■ **Assigned task**:
Copy out, unchanged, every line from the start of the records to the line that contains "sky130_fd_sc_hd__o21ai_0 | 5 | 25.0 |", and stop there.

■ **Record excerpts**:

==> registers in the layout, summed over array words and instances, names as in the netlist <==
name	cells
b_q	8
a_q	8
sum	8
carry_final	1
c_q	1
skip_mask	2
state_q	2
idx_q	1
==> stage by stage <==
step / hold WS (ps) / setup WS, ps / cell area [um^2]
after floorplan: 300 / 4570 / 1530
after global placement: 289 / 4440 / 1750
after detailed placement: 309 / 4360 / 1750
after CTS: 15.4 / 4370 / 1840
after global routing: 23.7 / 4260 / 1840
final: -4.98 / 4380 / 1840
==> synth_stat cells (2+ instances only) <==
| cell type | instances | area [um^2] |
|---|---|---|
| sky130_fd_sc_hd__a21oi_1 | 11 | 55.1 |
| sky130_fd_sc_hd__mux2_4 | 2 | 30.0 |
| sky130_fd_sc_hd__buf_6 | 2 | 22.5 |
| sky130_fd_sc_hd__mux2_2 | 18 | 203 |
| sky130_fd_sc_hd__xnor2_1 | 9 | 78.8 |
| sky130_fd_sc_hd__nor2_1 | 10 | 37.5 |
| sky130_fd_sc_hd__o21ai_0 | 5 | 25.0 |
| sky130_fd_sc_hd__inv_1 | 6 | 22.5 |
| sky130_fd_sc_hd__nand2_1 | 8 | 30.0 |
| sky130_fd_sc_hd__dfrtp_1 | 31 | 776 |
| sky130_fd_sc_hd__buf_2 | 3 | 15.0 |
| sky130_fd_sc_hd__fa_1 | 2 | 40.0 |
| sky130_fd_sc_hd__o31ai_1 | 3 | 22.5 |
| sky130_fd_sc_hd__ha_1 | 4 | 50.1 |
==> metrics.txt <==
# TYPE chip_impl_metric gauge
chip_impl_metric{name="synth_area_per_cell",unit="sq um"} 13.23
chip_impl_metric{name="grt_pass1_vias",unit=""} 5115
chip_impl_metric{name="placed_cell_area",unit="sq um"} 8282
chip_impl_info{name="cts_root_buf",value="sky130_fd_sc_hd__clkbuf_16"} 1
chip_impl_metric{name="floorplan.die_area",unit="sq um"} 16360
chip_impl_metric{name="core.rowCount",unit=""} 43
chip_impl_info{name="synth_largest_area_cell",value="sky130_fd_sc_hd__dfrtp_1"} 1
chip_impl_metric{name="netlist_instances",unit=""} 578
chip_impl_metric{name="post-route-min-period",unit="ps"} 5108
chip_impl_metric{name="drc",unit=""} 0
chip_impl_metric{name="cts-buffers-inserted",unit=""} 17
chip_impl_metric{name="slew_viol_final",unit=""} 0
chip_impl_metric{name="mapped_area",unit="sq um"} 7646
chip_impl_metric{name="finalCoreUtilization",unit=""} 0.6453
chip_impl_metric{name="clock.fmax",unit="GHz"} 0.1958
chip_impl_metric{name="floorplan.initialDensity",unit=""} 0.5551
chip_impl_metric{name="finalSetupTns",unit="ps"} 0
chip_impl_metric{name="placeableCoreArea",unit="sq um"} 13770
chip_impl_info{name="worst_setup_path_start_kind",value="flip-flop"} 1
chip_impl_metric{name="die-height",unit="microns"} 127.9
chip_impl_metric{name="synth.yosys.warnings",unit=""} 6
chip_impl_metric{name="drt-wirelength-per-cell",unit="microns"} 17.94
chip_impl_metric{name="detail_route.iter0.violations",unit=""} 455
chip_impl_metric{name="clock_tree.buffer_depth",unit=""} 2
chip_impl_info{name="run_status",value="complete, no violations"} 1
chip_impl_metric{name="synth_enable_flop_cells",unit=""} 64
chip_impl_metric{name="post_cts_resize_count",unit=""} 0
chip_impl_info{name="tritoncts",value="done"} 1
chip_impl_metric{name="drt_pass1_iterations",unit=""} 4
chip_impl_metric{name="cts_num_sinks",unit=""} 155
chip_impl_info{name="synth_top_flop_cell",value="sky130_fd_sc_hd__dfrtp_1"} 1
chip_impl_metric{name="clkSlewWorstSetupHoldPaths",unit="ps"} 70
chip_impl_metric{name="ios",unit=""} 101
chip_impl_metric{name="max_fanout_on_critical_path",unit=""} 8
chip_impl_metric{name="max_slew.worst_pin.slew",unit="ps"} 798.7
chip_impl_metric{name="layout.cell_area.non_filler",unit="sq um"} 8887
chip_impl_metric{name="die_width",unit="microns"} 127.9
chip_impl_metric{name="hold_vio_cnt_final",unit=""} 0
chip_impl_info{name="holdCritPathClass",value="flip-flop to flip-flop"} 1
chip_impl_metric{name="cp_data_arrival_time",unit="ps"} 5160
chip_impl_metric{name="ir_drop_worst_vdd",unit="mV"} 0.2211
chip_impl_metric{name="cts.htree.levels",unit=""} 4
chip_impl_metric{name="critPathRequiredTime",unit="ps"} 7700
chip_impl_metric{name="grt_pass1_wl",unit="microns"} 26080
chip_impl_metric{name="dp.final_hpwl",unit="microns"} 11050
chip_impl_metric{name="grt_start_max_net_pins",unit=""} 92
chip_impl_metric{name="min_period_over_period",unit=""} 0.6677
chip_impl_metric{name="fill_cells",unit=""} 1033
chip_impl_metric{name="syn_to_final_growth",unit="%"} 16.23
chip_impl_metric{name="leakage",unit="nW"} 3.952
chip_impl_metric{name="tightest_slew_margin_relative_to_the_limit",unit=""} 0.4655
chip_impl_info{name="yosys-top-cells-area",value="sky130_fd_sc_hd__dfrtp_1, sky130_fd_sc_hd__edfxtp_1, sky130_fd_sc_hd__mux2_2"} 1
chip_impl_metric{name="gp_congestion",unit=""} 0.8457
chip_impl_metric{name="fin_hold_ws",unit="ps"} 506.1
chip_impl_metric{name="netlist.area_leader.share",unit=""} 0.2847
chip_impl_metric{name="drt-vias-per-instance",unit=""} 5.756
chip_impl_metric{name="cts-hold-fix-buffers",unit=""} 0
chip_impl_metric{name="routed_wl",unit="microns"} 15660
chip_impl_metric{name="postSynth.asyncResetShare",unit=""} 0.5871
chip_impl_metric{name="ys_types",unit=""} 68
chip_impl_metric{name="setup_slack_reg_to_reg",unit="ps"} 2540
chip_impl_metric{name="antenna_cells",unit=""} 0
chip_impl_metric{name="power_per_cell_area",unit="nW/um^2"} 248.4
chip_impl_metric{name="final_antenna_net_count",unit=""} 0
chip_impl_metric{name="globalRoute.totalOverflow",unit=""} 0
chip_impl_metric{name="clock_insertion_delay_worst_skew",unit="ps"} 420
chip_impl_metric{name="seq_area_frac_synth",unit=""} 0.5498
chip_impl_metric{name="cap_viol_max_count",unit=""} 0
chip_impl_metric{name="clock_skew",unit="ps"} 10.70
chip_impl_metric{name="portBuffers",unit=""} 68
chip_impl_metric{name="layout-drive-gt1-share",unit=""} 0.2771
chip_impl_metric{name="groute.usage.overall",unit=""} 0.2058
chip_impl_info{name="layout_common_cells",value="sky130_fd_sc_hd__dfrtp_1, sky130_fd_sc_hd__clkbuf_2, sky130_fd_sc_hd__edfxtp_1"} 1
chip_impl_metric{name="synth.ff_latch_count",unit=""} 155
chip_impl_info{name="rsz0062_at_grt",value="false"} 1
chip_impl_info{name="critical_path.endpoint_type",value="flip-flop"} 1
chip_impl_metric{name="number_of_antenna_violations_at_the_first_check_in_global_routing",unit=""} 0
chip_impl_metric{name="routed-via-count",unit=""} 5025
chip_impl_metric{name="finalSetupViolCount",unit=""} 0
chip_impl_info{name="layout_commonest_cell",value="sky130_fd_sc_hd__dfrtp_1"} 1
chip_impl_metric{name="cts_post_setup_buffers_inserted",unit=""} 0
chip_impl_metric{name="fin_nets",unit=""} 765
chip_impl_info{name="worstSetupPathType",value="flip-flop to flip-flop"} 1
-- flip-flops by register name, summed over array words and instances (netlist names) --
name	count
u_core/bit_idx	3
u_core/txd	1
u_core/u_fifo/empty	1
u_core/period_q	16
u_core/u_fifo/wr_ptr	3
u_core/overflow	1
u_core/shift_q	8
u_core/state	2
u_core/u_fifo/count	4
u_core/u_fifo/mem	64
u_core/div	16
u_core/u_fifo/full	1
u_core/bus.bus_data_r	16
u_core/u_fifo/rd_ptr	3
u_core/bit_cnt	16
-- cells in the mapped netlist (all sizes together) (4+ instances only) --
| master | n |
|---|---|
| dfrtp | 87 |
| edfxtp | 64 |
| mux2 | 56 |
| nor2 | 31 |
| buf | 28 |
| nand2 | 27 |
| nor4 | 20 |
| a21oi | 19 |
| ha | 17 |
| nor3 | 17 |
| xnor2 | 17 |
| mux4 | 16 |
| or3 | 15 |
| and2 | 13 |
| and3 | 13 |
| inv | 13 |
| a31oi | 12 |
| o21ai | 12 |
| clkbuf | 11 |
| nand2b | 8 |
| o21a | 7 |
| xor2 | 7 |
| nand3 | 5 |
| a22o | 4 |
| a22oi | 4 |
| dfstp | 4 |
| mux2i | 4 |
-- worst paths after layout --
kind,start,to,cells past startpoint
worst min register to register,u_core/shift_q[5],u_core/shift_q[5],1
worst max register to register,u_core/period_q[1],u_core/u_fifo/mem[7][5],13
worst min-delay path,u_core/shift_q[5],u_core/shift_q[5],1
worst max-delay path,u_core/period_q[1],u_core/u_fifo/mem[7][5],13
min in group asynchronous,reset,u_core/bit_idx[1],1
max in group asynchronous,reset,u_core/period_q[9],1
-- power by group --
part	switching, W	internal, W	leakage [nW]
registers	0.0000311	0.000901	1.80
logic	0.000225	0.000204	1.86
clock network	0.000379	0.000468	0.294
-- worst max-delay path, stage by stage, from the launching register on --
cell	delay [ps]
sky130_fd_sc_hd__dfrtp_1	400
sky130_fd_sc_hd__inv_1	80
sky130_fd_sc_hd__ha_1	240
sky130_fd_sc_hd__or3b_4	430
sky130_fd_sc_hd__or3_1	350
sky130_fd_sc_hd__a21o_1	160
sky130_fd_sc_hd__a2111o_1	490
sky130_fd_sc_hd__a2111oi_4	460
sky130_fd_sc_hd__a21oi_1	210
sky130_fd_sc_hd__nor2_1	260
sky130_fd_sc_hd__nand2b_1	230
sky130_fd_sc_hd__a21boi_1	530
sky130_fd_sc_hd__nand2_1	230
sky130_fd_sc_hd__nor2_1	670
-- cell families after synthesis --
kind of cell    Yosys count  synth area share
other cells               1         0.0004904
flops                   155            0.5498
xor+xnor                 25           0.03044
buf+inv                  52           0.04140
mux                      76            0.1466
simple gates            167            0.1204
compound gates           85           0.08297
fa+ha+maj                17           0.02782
==> src/rtl/huffman_pack.sv <==
// +-----------------------------------------------------------------------------+
// | Module   : huffman_pack                                                     |
// | Function : packs variable-length codes for symbols 1..6 into MSB-first      |
// |            bytes, with per-message flush, padding and last-byte marking.    |
// | Revision : 1.0  initial release                                             |
// +-----------------------------------------------------------------------------+
`default_nettype none
`timescale 1ns/1ps

module huffman_pack #(
  parameter logic PAD_BIT = 1'b0
) (
  input  logic        clk,
  input  logic        reset,
  input  logic        code_valid,
  input  logic [7:0]  HC1,
  input  logic [7:0]  HC2,
  input  logic [7:0]  HC3,
  input  logic [7:0]  HC4,
  input  logic [7:0]  HC5,
  input  logic [7:0]  HC6,
  input  logic [7:0]  M1,
  input  logic [7:0]  M2,
  input  logic [7:0]  M3,
  input  logic [7:0]  M4,
  input  logic [7:0]  M5,
  input  logic [7:0]  M6,
  input  logic        sym_valid,
  input  logic [7:0]  sym_data,
  input  logic        sym_last,
  output logic        sym_ready,
  output logic        out_valid,
  output logic [7:0]  out_data,
  output logic        out_last,
  input  logic        out_ready,
  output logic        err,
  output logic [15:0] total_bits
);

  typedef enum logic [1:0] {
    IDLE  = 2'd0,
    RUN   = 2'd1,
    FLUSH = 2'd2,
    DONE  = 2'd3
  } state_t;

  localparam int          C_NSYM    = 6;
  localparam logic [4:0]  C_BYTE    = 5'd8;
  localparam logic [15:0] C_SAT_MAX = 16'hFFFF;

  state_t      r_state;
  state_t      w_state_next;

  logic [15:0] r_acc;
  logic [4:0]  r_fill;
  logic [15:0] r_total;
  logic        r_err;
  logic        r_tbl_valid;
  logic [7:0]  r_code [C_NSYM];
  logic [3:0]  r_len  [C_NSYM];

  logic [7:0]  w_hc [C_NSYM];
  logic [7:0]  w_m  [C_NSYM];

  logic [7:0]  w_sel_code;
  logic [3:0]  w_sel_len;
  logic        w_in_range;
  logic        w_legal;
  logic [7:0]  w_app_code;
  logic [3:0]  w_app_len;
  logic [15:0] w_code_lj;

  logic        w_sym_xfer;
  logic        w_out_xfer;
  logic [4:0]  w_fill_base;
  logic [15:0] w_acc_base;
  logic [15:0] w_acc_app;
  logic [4:0]  w_fill_app;
  logic [16:0] w_total_sum;
  logic [15:0] w_total_sat;
  logic [7:0]  w_keep;

  function automatic logic [3:0] popcount8(input logic [7:0] v);
    logic [3:0] c;
    c = 4'd0;
    for (int i = 0; i < 8; i++) begin
      c = c + {3'b000, v[i]};
    end
    return c;
  endfunction

  assign w_hc[0] = HC1;
  assign w_hc[1] = HC2;
  assign w_hc[2] = HC3;
  assign w_hc[3] = HC4;
  assign w_hc[4] = HC5;
  assign w_hc[5] = HC6;
  assign w_m[0]  = M1;
  assign w_m[1]  = M2;
  assign w_m[2]  = M3;
  assign w_m[3]  = M4;
  assign w_m[4]  = M5;
  assign w_m[5]  = M6;

  // Table lookup through a case so out-of-range symbol values never index the arrays
  always_comb begin
    w_sel_code = 8'h00;
    w_sel_len  = 4'd0;
    w_in_range = 1'b1;
    case (sym_data)
      8'd1: begin w_sel_code = r_code[0]; w_sel_len = r_len[0]; end
      8'd2: begin w_sel_code = r_code[1]; w_sel_len = r_len[1]; end
      8'd3: begin w_sel_code = r_code[2]; w_sel_len = r_len[2]; end
      8'd4: begin w_sel_code = r_code[3]; w_sel_len = r_len[3]; end
      8'd5: begin w_sel_code = r_code[4]; w_sel_len = r_len[4]; end
      8'd6: begin w_sel_code = r_code[5]; w_sel_len = r_len[5]; end
      default: w_in_range = 1'b0;
    endcase
  end

  assign w_legal    = w_in_range && (w_sel_len != 4'd0);
  assign w_app_code = w_legal ? w_sel_code : 8'h00;
  assign w_app_len  = w_legal ? w_sel_len  : 4'd0;
  assign w_code_lj  = {w_app_code, 8'h00} << (4'd8 - w_app_len);

  always_ff @(posedge clk or negedge reset) begin
    if (!reset) begin
      r_state <= IDLE;
    end else begin
      r_state <= w_state_next;
    end
  end

  always_comb begin
    w_state_next = r_state;
    sym_ready    = 1'b0;
    out_valid    = 1'b0;
    out_last     = 1'b0;
    case (r_state)
      IDLE: begin
        if (code_valid) begin
          w_state_next = RUN;
        end
      end
      RUN: begin
        sym_ready = r_tbl_valid && (r_fill <= C_BYTE);
        out_valid = (r_fill >= C_BYTE);
        if (sym_valid && sym_ready && sym_last) begin
          w_state_next = FLUSH;
        end
      end
      FLUSH: begin
        // With fill==0 the emitted byte is pure padding, so FLUSH always has one final byte
        out_valid = 1'b1;
        out_last  = (r_fill <= C_BYTE);
        if (out_ready && out_last) begin
          w_state_next = DONE;
        end
      end
      DONE: begin
        w_state_next = RUN;
      end
      default: begin
        w_state_next = IDLE;
      end
    endcase
  end

  assign w_keep   = (r_fill >= C_BYTE) ? 8'hFF : ~(8'hFF >> r_fill[3:0]);
  assign out_data = (r_state == FLUSH)
                  ? ((r_acc[15:8] & w_keep) | ({8{PAD_BIT}} & ~w_keep))
                  : r_acc[15:8];

  assign w_sym_xfer  = sym_valid && sym_ready;
  assign w_out_xfer  = out_valid && out_ready;
  assign w_fill_base = w_out_xfer ? (r_fill - C_BYTE) : r_fill;
  assign w_acc_base  = w_out_xfer ? {r_acc[7:0], 8'h00} : r_acc;
  assign w_acc_app   = w_acc_base | (w_code_lj >> w_fill_base);
  assign w_fill_app  = w_fill_base + {1'b0, w_app_len};
  assign w_total_sum = {1'b0, r_total} + {13'd0, w_app_len};
  assign w_total_sat = w_total_sum[16] ? C_SAT_MAX : w_total_sum[15:0];

  always_ff @(posedge clk or negedge reset) begin
    if (!reset) begin
      r_acc       <= 16'h0000;
      r_fill      <= 5'd0;
      r_total     <= 16'h0000;
      r_err       <= 1'b0;
      r_tbl_valid <= 1'b0;
      for (int i = 0; i < C_NSYM; i++) begin
        r_code[i] <= 8'h00;
        r_len[i]  <= 4'd0;
      end
    end else begin
      case (r_state)
        IDLE: begin
          if (code_valid) begin
            r_tbl_valid <= 1'b1;
            for (int i = 0; i < C_NSYM; i++) begin
              r_code[i] <= w_hc[i] & w_m[i];
              r_len[i]  <= popcount8(w_m[i]);
            end
          end
        end
        RUN: begin
          if (w_sym_xfer) begin
            r_acc   <= w_acc_app;
            r_fill  <= w_fill_app;
            r_total <= w_total_sat;
            if (!w_legal) begin
              r_err <= 1'b1;
            end
          end else if (w_out_xfer) begin
            r_acc  <= w_acc_base;
            r_fill <= w_fill_base;
          end
        end
        FLUSH: begin
          if (w_out_xfer) begin
            if (out_last) begin
              r_acc  <= 16'h0000;
              r_fill <= 5'd0;
            end else begin
              r_acc  <= w_acc_base;
              r_fill <= w_fill_base;
            end
          end
        end
        DONE: begin
          r_acc   <= 16'h0000;
          r_fill  <= 5'd0;
          r_total <= 16'h0000;
        end
        default: begin
          r_acc  <= 16'h0000;
          r_fill <= 5'd0;
        end
      endcase
    end
  end

  assign err        = r_err;
  assign total_bits = r_total;

endmodule

`default_nettype wire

■ **Answer to this exercise**:
==> registers in the layout, summed over array words and instances, names as in the netlist <==
name	cells
b_q	8
a_q	8
sum	8
carry_final	1
c_q	1
skip_mask	2
state_q	2
idx_q	1
==> stage by stage <==
step / hold WS (ps) / setup WS, ps / cell area [um^2]
after floorplan: 300 / 4570 / 1530
after global placement: 289 / 4440 / 1750
after detailed placement: 309 / 4360 / 1750
after CTS: 15.4 / 4370 / 1840
after global routing: 23.7 / 4260 / 1840
final: -4.98 / 4380 / 1840
==> synth_stat cells (2+ instances only) <==
| cell type | instances | area [um^2] |
|---|---|---|
| sky130_fd_sc_hd__a21oi_1 | 11 | 55.1 |
| sky130_fd_sc_hd__mux2_4 | 2 | 30.0 |
| sky130_fd_sc_hd__buf_6 | 2 | 22.5 |
| sky130_fd_sc_hd__mux2_2 | 18 | 203 |
| sky130_fd_sc_hd__xnor2_1 | 9 | 78.8 |
| sky130_fd_sc_hd__nor2_1 | 10 | 37.5 |
| sky130_fd_sc_hd__o21ai_0 | 5 | 25.0 |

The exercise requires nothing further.